Israeli sweetener-alternative startup, Douxmatok has raised an $8.1 million Series A round from Israeli life sciences and food tech investors.
According to the company, Douxmatok allows food companies to use 40% less sugar in their products while achieving the same level of sweetness, with no aftertaste.
The round was led by Pitango, an Israeli life sciences and healthcare VC, with the participation of existing shareholders, including Gil Horsky, global innovation lead at Mondelez International, and FoodLab Capital, an Israeli accelerator and early-stage food tech investor.
Douxmatok has boosted the amount of sweetness perceived per gram of sugar by binding the sucrose molecules to the mineral silica, a commonly used anti-caking agent that is approved by the FDA and the EU. Silica is also a naturally occurring mineral in many foods like bananas, carrots, bread, and rice. This binding process causes the sucrose molecules to hit the taste receptors at higher concentrations, increasing the brain’s perception of a sweet flavor. According to the company’s CEO Erin Baniel, the sweet flavor also lasts longer.
“This is not a new sweetener since we are sugar based. Most of what goes into a Douxmatok sugar is sugar; the sugar you know. The idea is to be more efficient in the delivery of the sugar molecules to the receptors allowing for a considerable reduction in the amount of sugar you need. That’s why there’s no aftertaste,” Baniel told AgFunderNews.
The company’s most commonly heard concern? That the same sweetness without the calories behind it will lead to over-consumption. Baniel says the longer-lingering sweet flavor mitigates this possibility.
The original inventor of the compound is Baniel’s 99-year-old father Avraham Baniel, who spent his career as a consultant in the baking and sweetener businesses, consulting for British baking giant Tate & Lyle and working on alternative sweetener Sucralose. The younger Baniel is looking to mitigate some of the issues with past alternative sweeteners including sucralose, stevia, and sugar alcohols like erythritol.
Since its founding in 2014, the company has been developing recipes for bakeries in Israel and some multinational food companies, that couldn’t be named due to the terms of the existing contracts.
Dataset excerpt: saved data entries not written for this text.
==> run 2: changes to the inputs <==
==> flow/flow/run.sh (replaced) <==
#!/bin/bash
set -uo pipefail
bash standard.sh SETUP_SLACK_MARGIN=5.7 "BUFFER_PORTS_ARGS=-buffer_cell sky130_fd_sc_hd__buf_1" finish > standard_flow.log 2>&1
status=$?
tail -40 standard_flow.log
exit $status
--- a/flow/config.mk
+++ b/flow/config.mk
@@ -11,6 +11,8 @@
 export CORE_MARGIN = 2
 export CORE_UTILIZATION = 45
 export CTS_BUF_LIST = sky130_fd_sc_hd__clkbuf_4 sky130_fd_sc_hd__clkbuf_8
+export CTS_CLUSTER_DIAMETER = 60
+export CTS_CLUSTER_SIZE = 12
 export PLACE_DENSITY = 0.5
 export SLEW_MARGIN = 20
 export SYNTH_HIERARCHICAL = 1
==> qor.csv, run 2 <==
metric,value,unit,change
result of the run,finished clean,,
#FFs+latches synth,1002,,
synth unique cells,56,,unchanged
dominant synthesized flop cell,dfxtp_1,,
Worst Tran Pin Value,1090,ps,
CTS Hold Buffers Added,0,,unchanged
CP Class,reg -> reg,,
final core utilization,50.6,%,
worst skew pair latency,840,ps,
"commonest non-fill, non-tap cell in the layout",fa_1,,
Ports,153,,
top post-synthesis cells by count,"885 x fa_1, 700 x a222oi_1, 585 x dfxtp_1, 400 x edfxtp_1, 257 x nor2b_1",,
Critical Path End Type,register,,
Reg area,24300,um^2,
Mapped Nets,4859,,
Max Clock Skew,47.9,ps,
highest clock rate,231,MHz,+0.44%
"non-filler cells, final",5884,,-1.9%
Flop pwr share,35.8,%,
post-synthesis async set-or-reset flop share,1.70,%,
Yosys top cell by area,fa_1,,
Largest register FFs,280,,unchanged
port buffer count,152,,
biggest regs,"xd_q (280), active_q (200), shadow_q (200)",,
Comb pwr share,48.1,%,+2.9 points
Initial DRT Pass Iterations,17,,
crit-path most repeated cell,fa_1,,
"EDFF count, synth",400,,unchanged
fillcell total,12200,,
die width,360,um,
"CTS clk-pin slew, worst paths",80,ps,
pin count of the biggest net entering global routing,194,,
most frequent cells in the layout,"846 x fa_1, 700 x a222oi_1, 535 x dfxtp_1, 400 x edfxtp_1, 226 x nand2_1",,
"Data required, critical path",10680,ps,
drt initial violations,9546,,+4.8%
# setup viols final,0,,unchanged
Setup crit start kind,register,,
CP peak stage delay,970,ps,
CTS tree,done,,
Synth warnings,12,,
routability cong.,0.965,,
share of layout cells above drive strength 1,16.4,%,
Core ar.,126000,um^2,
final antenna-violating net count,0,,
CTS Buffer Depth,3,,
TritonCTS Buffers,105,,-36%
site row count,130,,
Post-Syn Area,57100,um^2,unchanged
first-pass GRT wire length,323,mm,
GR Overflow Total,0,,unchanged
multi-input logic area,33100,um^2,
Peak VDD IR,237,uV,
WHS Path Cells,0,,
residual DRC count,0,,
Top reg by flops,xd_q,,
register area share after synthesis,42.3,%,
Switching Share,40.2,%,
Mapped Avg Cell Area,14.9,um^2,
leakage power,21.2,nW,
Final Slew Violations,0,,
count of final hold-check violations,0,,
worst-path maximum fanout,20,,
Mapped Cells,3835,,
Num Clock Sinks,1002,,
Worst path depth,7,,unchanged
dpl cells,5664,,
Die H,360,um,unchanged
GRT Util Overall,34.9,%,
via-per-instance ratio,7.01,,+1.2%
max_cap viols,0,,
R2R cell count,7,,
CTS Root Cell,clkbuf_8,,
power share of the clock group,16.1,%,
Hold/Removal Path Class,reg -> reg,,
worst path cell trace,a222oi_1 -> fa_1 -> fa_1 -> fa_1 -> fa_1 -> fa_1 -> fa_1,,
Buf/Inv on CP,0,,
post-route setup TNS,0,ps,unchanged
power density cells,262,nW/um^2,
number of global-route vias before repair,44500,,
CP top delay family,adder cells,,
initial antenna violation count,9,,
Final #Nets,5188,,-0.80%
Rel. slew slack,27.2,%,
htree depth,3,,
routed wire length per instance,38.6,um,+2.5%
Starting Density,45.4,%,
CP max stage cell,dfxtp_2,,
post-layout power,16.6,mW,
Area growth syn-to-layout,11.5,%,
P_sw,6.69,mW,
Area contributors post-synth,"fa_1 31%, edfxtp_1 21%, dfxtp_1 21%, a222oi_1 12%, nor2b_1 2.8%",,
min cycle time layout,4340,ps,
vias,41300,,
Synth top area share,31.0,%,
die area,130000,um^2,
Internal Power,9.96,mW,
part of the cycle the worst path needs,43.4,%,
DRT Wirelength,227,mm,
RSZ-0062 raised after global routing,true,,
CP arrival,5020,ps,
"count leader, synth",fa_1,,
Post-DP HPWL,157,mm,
Source: an optimization exercise on an open RTL-to-GDS flow (aim: small area, a short achievable clock period and few clock cycles per item). Production flows keep margins and buffers that such runs may drop.
Where RTL was checked, it was by simulation tests only, not by an equivalence proof against the original.
The RTL of runs 1 and 2 was laid out without a check of its function.

$ cat design/flow/run.sh
#!/bin/bash
# synth_recipe.tcl (not shown) runs the flow's synth.tcl, then flattens the netlist and writes it again
# the make line also repeats each setting of config.mk as NAME=value (left out here)
make -C /OpenROAD-flow-scripts/flow DESIGN_CONFIG=/design/flow/config.mk WORK_HOME=/design/flow/orfs CLKGATE_MAP_FILE= SYNTH_SCRIPT=/design/flow/synth_recipe.tcl finish
$ cat design/flow/config.mk
export PLATFORM = sky130hd
export DESIGN_NAME = gradient_row_span_generator
export DESIGN_NICKNAME = gradient_row_span_generator
export VERILOG_FILES = /design/flow/design.v
export SDC_FILE = /design/flow/constraint.sdc
export NUM_CORES = 4
export LEC_CHECK = 0
export CAP_MARGIN = 20
export CORE_MARGIN = 2
export CORE_UTILIZATION = 40
export SETUP_SLACK_MARGIN = 3
export SLEW_MARGIN = 20
$ cat design/flow/constraint.sdc
create_clock -name core_clock -period 8.5 [get_ports {clk_i}]
set_input_delay 1.7000 -clock core_clock [delete_from_list [all_inputs] [get_ports {clk_i}]]
set_output_delay 1.7000 -clock core_clock [all_outputs]
set_load 0.01 [all_outputs]
$ cat design/flow/design.v
module gradient_row_span_generator #(
  parameter int unsigned FbMaxDim = 8192
) (
  input  logic          clk_i,
  input  logic          rst_ni,
  input  logic          s_axis_tvalid,
  output logic          s_axis_tready,
  input  logic [127:0]  s_axis_tdata,
  output logic          m_axis_tvalid,
  input  logic          m_axis_tready,
  output logic [63:0]   m_axis_tdata,
  output logic          m_axis_tuser,
  input  logic          cfg_we_i,
  input  logic [1:0]    cfg_idx_i,
  input  logic [13:0]   cfg_wdata_i
);
  localparam int NRank = 6;            
  localparam logic [7:0] DivReg = 8'b0101_0100;
  logic [13:0] fbw_q, fbh_q, str_q;
  logic [13:0] wsat;
  assign wsat = (cfg_wdata_i > 14'(FbMaxDim)) ? 14'(FbMaxDim) : cfg_wdata_i;
  always_ff @(posedge clk_i or negedge rst_ni) begin
    if (!rst_ni) begin
      fbw_q <= 14'd640;
      fbh_q <= 14'd480;
      str_q <= 14'd640;
    end else if (cfg_we_i) begin
      if (cfg_idx_i == 2'd0) fbw_q <= wsat;
      if (cfg_idx_i == 2'd1) fbh_q <= wsat;
      if (cfg_idx_i == 2'd2) str_q <= wsat;
    end
  end
  logic [NRank:1] vld_q;
  logic           adv;
  assign adv           = !vld_q[NRank] || m_axis_tready;
  assign s_axis_tready = adv;
  assign m_axis_tvalid = vld_q[NRank];
  always_ff @(posedge clk_i or negedge rst_ni) begin
    if (!rst_ni) vld_q <= '0;
    else if (adv) vld_q <= {vld_q[NRank-1:1], s_axis_tvalid};
  end
  logic signed [15:0] in_x, in_y, in_w, in_h;
  logic [14:0] in_j;
  logic [23:0] in_c0, in_c1;
  assign in_x  = s_axis_tdata[15:0];
  assign in_y  = s_axis_tdata[31:16];
  assign in_w  = s_axis_tdata[47:32];
  assign in_h  = s_axis_tdata[63:48];
  assign in_c0 = s_axis_tdata[87:64];
  assign in_c1 = s_axis_tdata[111:88];
  assign in_j  = s_axis_tdata[126:112];
  logic [16:0] s0_py, s0_xe;
  logic        s0_vis, s0_xe_ge;
  logic [14:0] s0_hm1, s0_d, s0_nd;
  logic [23:0] s0_mag;
  logic [2:0]  s0_neg;
  always_comb begin
    s0_py    = {in_y[15], in_y} + {2'b00, in_j};
    s0_xe    = {in_x[15], in_x} + {in_w[15], in_w};
    s0_xe_ge = !s0_xe[16] && (s0_xe[15:13] != 3'd0);
    s0_vis   = !in_h[15] && (in_j < in_h[14:0])            
            && (s0_py[16:13] == 4'd0)                       
            && !s0_xe[16] && (s0_xe[15:0] != 16'd0)         
            && (in_x[15] || (in_x[14:13] == 2'd0));         
    s0_hm1   = in_h[14:0] - 15'd1;
    s0_d     = {s0_hm1[14:1], s0_hm1[0] | (s0_hm1[14:1] == 14'd0)};
    s0_nd    = 15'd0 - s0_d;                               
    for (int c = 0; c < 3; c++) begin
      s0_neg[c] = in_c1[8*c +: 8] < in_c0[8*c +: 8];
      s0_mag[8*c +: 8] = s0_neg[c] ? (in_c0[8*c +: 8] - in_c1[8*c +: 8])
                                   : (in_c1[8*c +: 8] - in_c0[8*c +: 8]);
    end
  end
  logic        r1_vis, r1_xe_ge;
  logic [12:0] r1_py, r1_x0, r1_xe;
  logic [14:0] r1_j, r1_d;
  logic [23:0] r1_c0, r1_mag;
  logic [2:0]  r1_neg;
  always_ff @(posedge clk_i) begin
    if (adv) begin
      r1_vis   <= s0_vis;
      r1_xe_ge <= s0_xe_ge;
      r1_py    <= s0_py[12:0];
      r1_x0    <= in_x[15] ? 13'd0 : in_x[12:0];
      r1_xe    <= s0_xe[12:0];
      r1_j     <= in_j;
      r1_d     <= s0_nd;
      r1_c0    <= in_c0;
      r1_mag   <= s0_mag;
      r1_neg   <= s0_neg;
    end
  end
  logic [13:0] s1_x1;
  logic [14:0] s1_l;
  logic        s1_vis;
  logic [25:0] s1_addr;
  logic [2:0][22:0] s1_n;
  always_comb begin
    s1_x1   = (r1_xe_ge || ({1'b0, r1_xe} > fbw_q)) ? fbw_q : {1'b0, r1_xe};
    s1_l    = {1'b0, s1_x1} - {2'b00, r1_x0};
    s1_vis  = r1_vis && !s1_l[14] && (s1_l[13:0] != 14'd0) && ({1'b0, r1_py} < fbh_q);
    s1_addr = 26'(r1_py * str_q) + 26'(r1_x0);
    for (int c = 0; c < 3; c++) s1_n[c] = r1_mag[8*c +: 8] * r1_j;
  end
  logic [8:0]             dv_vis;
  logic [8:0][25:0]       dv_addr;
  logic [8:0][13:0]       dv_len;
  logic [8:0][14:0]       dv_d;
  logic [8:0][23:0]       dv_c0;      
  logic [8:0][2:0]        dv_neg;
  logic [8:0][2:0][22:0]  dv_rem;
  always_ff @(posedge clk_i) begin
    if (adv) begin
      dv_vis[0]  <= s1_vis;
      dv_addr[0] <= s1_vis ? s1_addr : 26'd0;
      dv_len[0]  <= s1_vis ? s1_l[13:0] : 14'd0;
      dv_d[0]    <= r1_d;
      dv_c0[0]   <= r1_c0;
      dv_neg[0]  <= r1_neg;
      dv_rem[0]  <= s1_n;
    end
  end
  logic [8:1][2:0][22:0] st_rem;
  logic [8:1][2:0][7:0]  st_col;
  logic [8:1][2:0][15:0] st_hi;
  logic [8:1][2:0][16:0] st_t;
  for (genvar s = 1; s <= 8; s++) begin : g_step
    localparam int B = 8 - s;         
    for (genvar c = 0; c < 3; c++) begin : g_ch
      assign st_hi[s][c] = dv_rem[s-1][c][B +: 16];
      assign st_t[s][c]  = {1'b0, st_hi[s][c]} + {2'b11, dv_d[s-1]};    
      always_comb begin
        st_rem[s][c] = '0;
        st_col[s][c] = st_t[s][c][16] ? dv_c0[s-1][8*c +: 8]
                     : dv_c0[s-1][8*c +: 8] + (dv_neg[s-1][c] ? 8'(-(1 << B)) : 8'(1 << B));
        st_rem[s][c][B +: 15] = st_t[s][c][16] ? st_hi[s][c][14:0] : st_t[s][c][14:0];
        if (B > 0) st_rem[s][c][B-1:0] = dv_rem[s-1][c][B-1:0];
      end
    end
    if (s < 8 && DivReg[B]) begin : g_reg
      always_ff @(posedge clk_i) begin
        if (adv) begin
          dv_vis[s]  <= dv_vis[s-1];
          dv_addr[s] <= dv_addr[s-1];
          dv_len[s]  <= dv_len[s-1];
          dv_d[s]    <= dv_d[s-1];
          dv_c0[s]   <= st_col[s];
          dv_neg[s]  <= dv_neg[s-1];
          dv_rem[s]  <= st_rem[s];
        end
      end
    end else begin : g_comb
      assign dv_vis[s]  = dv_vis[s-1];
      assign dv_addr[s] = dv_addr[s-1];
      assign dv_len[s]  = dv_len[s-1];
      assign dv_d[s]    = dv_d[s-1];
      assign dv_c0[s]   = st_col[s];
      assign dv_neg[s]  = dv_neg[s-1];
      assign dv_rem[s]  = st_rem[s];
    end
  end
  logic [23:0] col_d;
  assign col_d = dv_c0[8];
  logic [64:0] out_q;
  always_ff @(posedge clk_i) begin
    if (adv) out_q <= {dv_vis[8], dv_vis[8] ? col_d : 24'd0, dv_len[8], dv_addr[8]};
  end
  assign m_axis_tdata = out_q[63:0];
  assign m_axis_tuser = out_q[64];
endmodule
==> summary.md, run 1 <==
| Metric | Value |
|---|---|
| Run status | no timing/DRC/antenna violations |
| DR DRC count | 0 |
| Top_reg_cell synth | edfxtp_1 |
| Worst Skew | 33.3 ps |
| Vias | ~49,000 |
| Most frequent cells in the layout | 759 x edfxtp_1, 736 x ha_1, 631 x inv_1, 524 x nand2_1, 402 x fa_1 |
| Largest net degree at the start of global routing | about 160 |
| Post-synth ARST share | a little under 6% |
| Met1 wire length | around 80 mm |
| H-Tree Depth | 3 |
| Root Driver | clkbuf_16 |
| First-pass GRT wire length | between 200 and 300 mm |
| Worst r2r src | r1_py[3] |
| R2r endpoint | dv_addr[24] |
| Post-synthesis instance total | 6,548 |
| Synthesis warning total | 36 |
| Slew Limit Fails | 0 |
| Number of library cell types mapped by synthesis | 95 |
| Total of max-cap violations | 0 |
| Final ANT Viol Nets | 0 |
| Final setup viols | 0 |
| Metal3 WL | between 7 and 8 mm |
| Die height | between 400 and 500 µm |
| Worst Reg-to-Reg Cells | 23 |
| Max frequency | between 150 and 200 MHz |
| Worst slew pin tran | roughly 1100 ps |
| Crit Path Class | reg2reg |
| Clock tree buffer depth | 3 |
| Drt total wl | between 150 and 200 mm |
| Clk Latency, worst-skew pair | 730 ps |
| Flop and latch count out of synthesis | 807 |
| Nets | ~8,400 |
| Max_slew headroom | between 20% and 30% |
| Placed cell areas | roughly 73,000 µm² |
| Met2 WL | between 80 and 90 mm |
| Crit path capture type | flip-flop |
| Synthesized cell area | ~69,000 µm² |
| DIE AREA | between 150,000 and 200,000 µm² |
| Number of synthesized flops with an enable pin | between 700 and 800 |
| Final min period | 6080 ps |
| Pre-CTS setup slack | between 1500 and 2000 ps |
| Worst endpoint data arrival time | 6550 ps |
| Synthesized area per cell | between 10 and 15 µm² |
| Multi-input logic area | ~43,000 µm² |
| Hold Crit Start | dv_addr[124] |
| Wire length per cell | between 15 and 20 µm |
| Clock transition at the registers of the reported paths | about 60 ps |
| Gpl congestion | about 0.88 |
| Uppermost layer routed | met4 |
| Vias in the first global route | 48,653 |
| CTS tree | built |
| RSZ-0062 raised after global routing | yes |
| Syn nets | 7,883 |
| Share of layout cells above drive strength 1 | 14.4% |
| Seq/Total Area, Yosys | 35.0% |
| CTS buffer count | 92 |
| Initial drt markers | 3,166 |
| Initial Util | 40.3% |
| Core area | roughly 170,000 µm² |
| Final WS setup | approximately 2400 ps |
| Initial antenna violation count | 22 |
| Core Util, Final | between 40% and 50% |
| Boundary Pins | around 220 |
| Number of port buffers | between 200 and 250 |
| Vias per inst | around 5.3 |
| Post-DP HPWL | between 100 and 150 mm |
| Hold Path Cell Cnt | 0 |
| CP Max Fanout | 7 |
| Required @ worst endpoint | around 9000 ps |
| Area Growth Syn to Fin | 17.8% |
| Fillers | ~15,000 |
| Setup TNS | 0 ps |
| Final Hold Fails | 0 |
| GR Util All Layers | between 10% and 20% |
| Post-route cell area | 80,700 µm² |
| Die Wd | between 400 and 500 µm |
| Startpoint Class | flip-flop |
| Row count | between 150 and 200 |
| Reg area | 24,000 µm² |
| Commonest non-fill, non-tap cell in the layout | edfxtp_1 |
| HP Class | reg2reg |
| Detailed Routing Iterations Pass 1 | 5 |
| Clock sinks | 807 |
| Tcrit/Tclk final | between 70 and 80% |
| GRT overflow | 0 |
| Worst hold endpoint | dv_addr[176] |
| R2R setup slack | around 2400 ps |
==> cells by family (layout without fill, tap and decap cells) <==
kind of cell	count (synthesis)	count (layout)	share of synthesized area, %
AOI/OAI and AO/OA	1290	1294	12.0
xor gates and xnor gates	472	472	6.05
adders and majority gates	1186	1186	26.3
buffers and inverters	797	1360	4.45
DFF	807	807	35.0
muxes	223	223	3.62
other	0	17	0
and+or+nand+nor	1773	1782	12.6
==> flip-flops by register name, summed over array words and instances, names as in the netlist, 15 cells and up <==
name / count
dv_addr: 104
r1_c0: 24
r1_j: 15
r1_mag: 24
dv_c0: 96
dv_rem: 240
r1_d: 15
out_q: 65
dv_len: 56
dv_d: 60
==> cell usage after synthesis, drive strengths merged, types with 51 or more instances <==
| cell | n | area, µm² |
|---|---|---|
| a211oi | 51 | 398 |
| a21o | 152 | 1140 |
| a21oi | 431 | 2160 |
| and2 | 298 | 1860 |
| and3 | 58 | 363 |
| clkbuf | 122 | 458 |
| edfxtp | 759 | 22800 |
| fa | 422 | 8450 |
| ha | 764 | 9560 |
| inv | 638 | 2390 |
| mux2 | 192 | 2170 |
| nand2 | 541 | 2030 |
| nand2b | 67 | 419 |
| nand3 | 80 | 400 |
| nor2 | 411 | 1560 |
| nor2b | 51 | 319 |
| nor3 | 114 | 581 |
| o21ai | 278 | 1400 |
| o21bai | 67 | 503 |
| xnor2 | 324 | 2840 |
| xor2 | 147 | 1290 |
==> worst max-delay path, stage by stage (launching register included) <==
cell	delay, ps
edfxtp_1	530
buf_4	200
and2_1	160
fa_1	480
inv_1	50
fa_1	490
inv_1	50
fa_1	490
fa_1	430
fa_1	490
inv_1	50
fa_1	490
inv_2	50
ha_4	210
a21o_1	190
a21o_1	170
a21oi_2	130
nand2b_4	150
a31oi_4	90
a31o_2	220
o41a_1	360
mux2i_1	140
a21oi_1	140
nor2_1	70
==> how the worst max path moves through the flow <==
stage | endpoint | depth (start not counted) | start
6_report | dv_addr[24] | 23 | r1_py[3]
3_3_place_gp | dv_c0[167] | 21 | dv_d[60]
2_1_floorplan | dv_addr[24] | 25 | r1_py[2]
4_1_cts | dv_addr[24] | 23 | r1_py[1]
3_5_place_dp | dv_c0[167] | 21 | dv_d[60]
5_1_grt | dv_addr[24] | 24 | r1_py[3]
==> final cells by class <==
cell class              count  area share, %
flip-flops and latches    807           29.8
clock inverters            65          0.893
diodes                     17         0.0527
multi-input cells        4957           53.6
well taps                2218           3.44
clock buffers             103           2.93
inverters                 638           2.97
repair buffers            554           6.38
==> repair_timing <==
action	in CTS	in global routing
hold buffers	0	0
endpoints found under the setup margin	230	236
cloned	15	6
pin swaps	68	138
buffers inserted	150	128
resized for setup	166	242
==> through the flow <==
step                      instances  hold slack, ps
after floorplan                6548             400
after global placement         8875             401
after detailed placement       8875             405
after CTS                      9208             399
after global routing           9354             420
final                          9359             406
==> routing by layer <==
metal  vias to the layer above  track usage (%)
li1                      24027                -
met1                     24103             26.8
met2                      1056             31.4
met3                       265             2.26
met4                         0             7.17
met5                         -                0
==> run 2, diff against run 1 <==
--- a/design/flow/config.mk
+++ b/design/flow/config.mk
@@ -8,5 +8,6 @@
 export CAP_MARGIN = 20
 export CORE_MARGIN = 2
-export CORE_UTILIZATION = 40
+export CORE_UTILIZATION = 65
+export PLACE_DENSITY = 0.8
 export SETUP_SLACK_MARGIN = 3
 export SLEW_MARGIN = 20
==> run 2 against run 1 <==
Compared with the run above:
- largest cell class unchanged
- utilization rose by 28 points
- cell count fell by 8.9%
- first-iteration DRC count rose by 51%
- global-route usage rose by 12 points
==> summary.md, run 2 <==
| Metric | Value |
|---|---|
| GR Util All Layers | 31.3% |
| Most flop-heavy register | dv_rem |
| CTS buffer count | 90 |
| Main area contributors after synthesis | edfxtp_1 33%, ha_1 14%, fa_1 12% |
| Core area | about 100,000 µm² |
| Initial drt markers | approximately 4,800 |
| Tcrit/Tclk final | 71.6% |
| Synth top area share | 33.3% |
| Largest net degree at the start of global routing | approximately 190 |
| Crit path capture type | flip-flop |
| Wire length per cell | between 20 and 25 µm |
| Biggest regs | dv_rem x240, dv_addr x104, dv_c0 x96 |
| CTS tree | built |
| Pre-CTS setup slack | between 1000 and 1500 ps |
| Final min period | between 6000 and 7000 ps |
| DR DRC count | 0 |
| Final WS setup | ~2400 ps |
| Synthesized area per cell | between 10 and 15 µm² |
| Gpl congestion | between 0.9 and 1 |
| Run status | no timing/DRC/antenna violations |
| Synth top cells by count | 764 x ha_1, 759 x edfxtp_1, 637 x inv_1 |
| Required @ worst endpoint | just under 9000 ps |
| Syn nets | roughly 7,900 |
| Clock sinks | a little over 800 |
| Final setup viols | 0 |
| Setup TNS | 0 ps |
| Share of layout cells above drive strength 1 | 14.6% |
| Boundary Pins | ~220 |
| Number of library cell types mapped by synthesis | 95 |
| Worst slew pin tran | about 1100 ps |
| Most frequent cell after synthesis | ha_1 |
| First-pass GRT wire length | 268 mm |
| Flop and latch count out of synthesis | 807 |
| Clock tree buffer depth | 3 |
| Drt total wl | ~170 mm |
| Post-DP HPWL | approximately 120 mm |
| GRT overflow | 0 |
| Vias per inst | 6.07 |
| Core Util, Final | approximately 76% |
| Synthesized cell area | about 70,000 µm² |
| Initial Util | 65.3% |
| Worst endpoint data arrival time | around 6500 ps |
| Total of max-cap violations | 0 |
| CP Max Fanout | 5 |
| Final Hold Fails | 0 |
| Most frequent cells in the layout | 759 x edfxtp_1, 734 x ha_1, 630 x inv_1, 528 x nand2_1, 405 x fa_1 |
| CP max-delay cell | fa_1 |
| Initial antenna violation count | 11 |
| Seq/Total Area, Yosys | roughly a third |
| RSZ-0062 raised after global routing | yes |
| Top delay family on crit path | adder cells |
| CTS Hold Bufs | 0 |
| Synthesis warning total | 36 |
| Max frequency | between 150 and 200 MHz |
| Number of synthesized flops with an enable pin | approximately 760 |
| Worst Skew | around 42 ps |
| Area Growth Syn to Fin | 16.4% |
| HP Class | reg2reg |
| Row count | ~120 |
| Top_reg_cell synth | edfxtp_1 |
| Cell taking the most area after synthesis | edfxtp_1 |
| Detailed Routing Iterations Pass 1 | 6 |
| Commonest non-fill, non-tap cell in the layout | edfxtp_1 |
| Post-synthesis instance total | roughly 6,500 |
| CP dominant cell by count | fa_1 |
| H-Tree Depth | 3 |
| Final ANT Viol Nets | 0 |
| Root Driver | clkbuf_16 |
| Slew Limit Fails | 0 |
| Crit path buf inv count | 10 |
| Die Wd | about 330 µm |
| Startpoint Class | flip-flop |
| Vias in the first global route | approximately 50,000 |
| Nets | about 8,400 |
| Clock transition at the registers of the reported paths | 70 ps |
| DIE AREA | 108,000 µm² |
| Crit Path Class | reg2reg |
| Vias | ~52,000 |
| Max FFs per register | between 200 and 250 |
| Max_slew headroom | around 27% |
| Clk Latency, worst-skew pair | about 700 ps |
| Die height | between 300 and 400 µm |
| Number of port buffers | around 210 |
| Post-synth ARST share | approximately 5.9% |
| CP peak stage delay | about 530 ps |
-- run 2: worst reg2reg max path, stage by stage, from the launching register on --
cell	delay [ps]
edfxtp_1	480
buf_6	160
and2_4	150
fa_1	530
inv_1	50
fa_1	480
inv_1	50
fa_1	510
fa_1	430
fa_1	490
inv_1	50
fa_1	490
inv_2	50
ha_4	220
a21o_1	190
a21o_1	160
a21oi_2	150
buf_4	130
buf_6	80
buf_6	80
buf_6	80
buf_6	80
o31ai_4	60
a21o_1	200
a21oi_2	190
xor2_1	220
nor2_1	70
-- run 2: layer usage --
layer  GRT usage, %  share of wire, %  vias up
li1               -                 -    24042
met1           43.6                42    25087
met2           49.1                46     2129
met3           4.85               7.9      481
met4           13.1               4.9        0
met5              0                 0        -
-- run 2: area by class of cell --
class | count | area, µm²
multi-input cells | 4960 | 43400
fillers | 6807 | 25200
flip-flops and latches | 807 | 24000
repair buffers | 559 | 5240
inverters | 638 | 2390
clock buffers | 101 | 2300
well taps | 1391 | 1740
clock inverters | 55 | 686
diodes | 13 | 32.5
-- run 2: kinds of logic (layout without fill, tap and decap cells) --
| logic type | after synthesis | in the layout | share of synthesized area, % |
|---|---|---|---|
| other | 0 | 13 | 0 |
| adder cells (fa/ha/maj) | 1186 | 1186 | 26.3 |
| XOR/XNOR | 472 | 472 | 6.05 |
| AO/OA/AOI/OAI | 1290 | 1296 | 12.0 |
| AND/OR/NAND/NOR | 1773 | 1783 | 12.6 |
| flip-flops | 807 | 807 | 35.0 |
| multiplexers | 223 | 223 | 3.62 |
| buffers and inverters | 797 | 1353 | 4.45 |
-- run 2: path summary, 6_finish.rpt --
check / startpoint / end / slack [ps] / cells past startpoint
setup / recovery: r1_py[1] / dv_addr[14] / 2420 / 26
hold reg to reg: dv_c0[16] / dv_c0[64] / 380 / 0
min in group asynchronous: rst_ni / fbw_q[4] / 1120 / 2
hold / removal: dv_c0[16] / dv_c0[64] / 380 / 0
setup reg to reg: r1_py[1] / dv_addr[14] / 2420 / 26
max in group asynchronous: rst_ni / str_q[4] / 6850 / 2
-- run 2: per-stage QoR --
| stage | hold WS, ps | std cells | cell area, µm² |
|---|---|---|---|
| 6_report | 380 | 8524 | 79800 |
| 5_1_grt | 394 | 8522 | 79800 |
| 4_1_cts | 373 | 8379 | 77600 |
| 3_5_place_dp | 405 | 8032 | 72200 |
| 3_3_place_gp | 400 | 8032 | 72200 |
| 2_1_floorplan | 400 | 6548 | 68700 |
-- run 2: timing repair --
item,CTS,global route
endpoints found under the setup margin,240,239
buffers inserted,174,125
cloned,17,7
resized for setup,176,249
pin swaps,81,135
Since sugar is an important structural element of many baked goods like muffins and cookies, baking with less of it requires some element of trial and error as well as introducing other ingredients to make up for the bulk lost. Baniel said that a happy result of this is that the end products usually end up with more dietary fiber as a result.
“There is an element of education because you may need to adapt the way you use sugar,” he said, adding that US companies are currently developing recipes using Douxmatok’s sugar in packaged baked good and baking mixes so far.
And there are other products in the pipeline. Baniel says there is some variation in the ways that the sugar is bound to the silica, which can change the behavior of the substance. But any further products they develop will likely still only be for industrial use since Baniel says it would be difficult to compete with sugar on price at retail.
Furthermore, Douxmatok is working on applying the silica solution to other sweet molecules like glucose and even corn syrup.
Baniel says that some of his customers are pushing to get a Douxmatok-sweetened product on the market by the end of 2018, and since the ingredients are just sugar and silica, there are likely to be few regulatory hurdles, if any. However, it remains to be seen whether consumers will jump on board with a sweetener innovation that may seem too good to be true.
Investor Gil Horsky says that the potential to decrease sugar intake is something consumers are looking for from food companies.
”The obesity and diabetes epidemics and their broader societal consequences are shifting the way consumers and policy-makers are thinking about food. They are expecting food companies to be part of the solution, by reducing the amount of sugar in their products,” he said.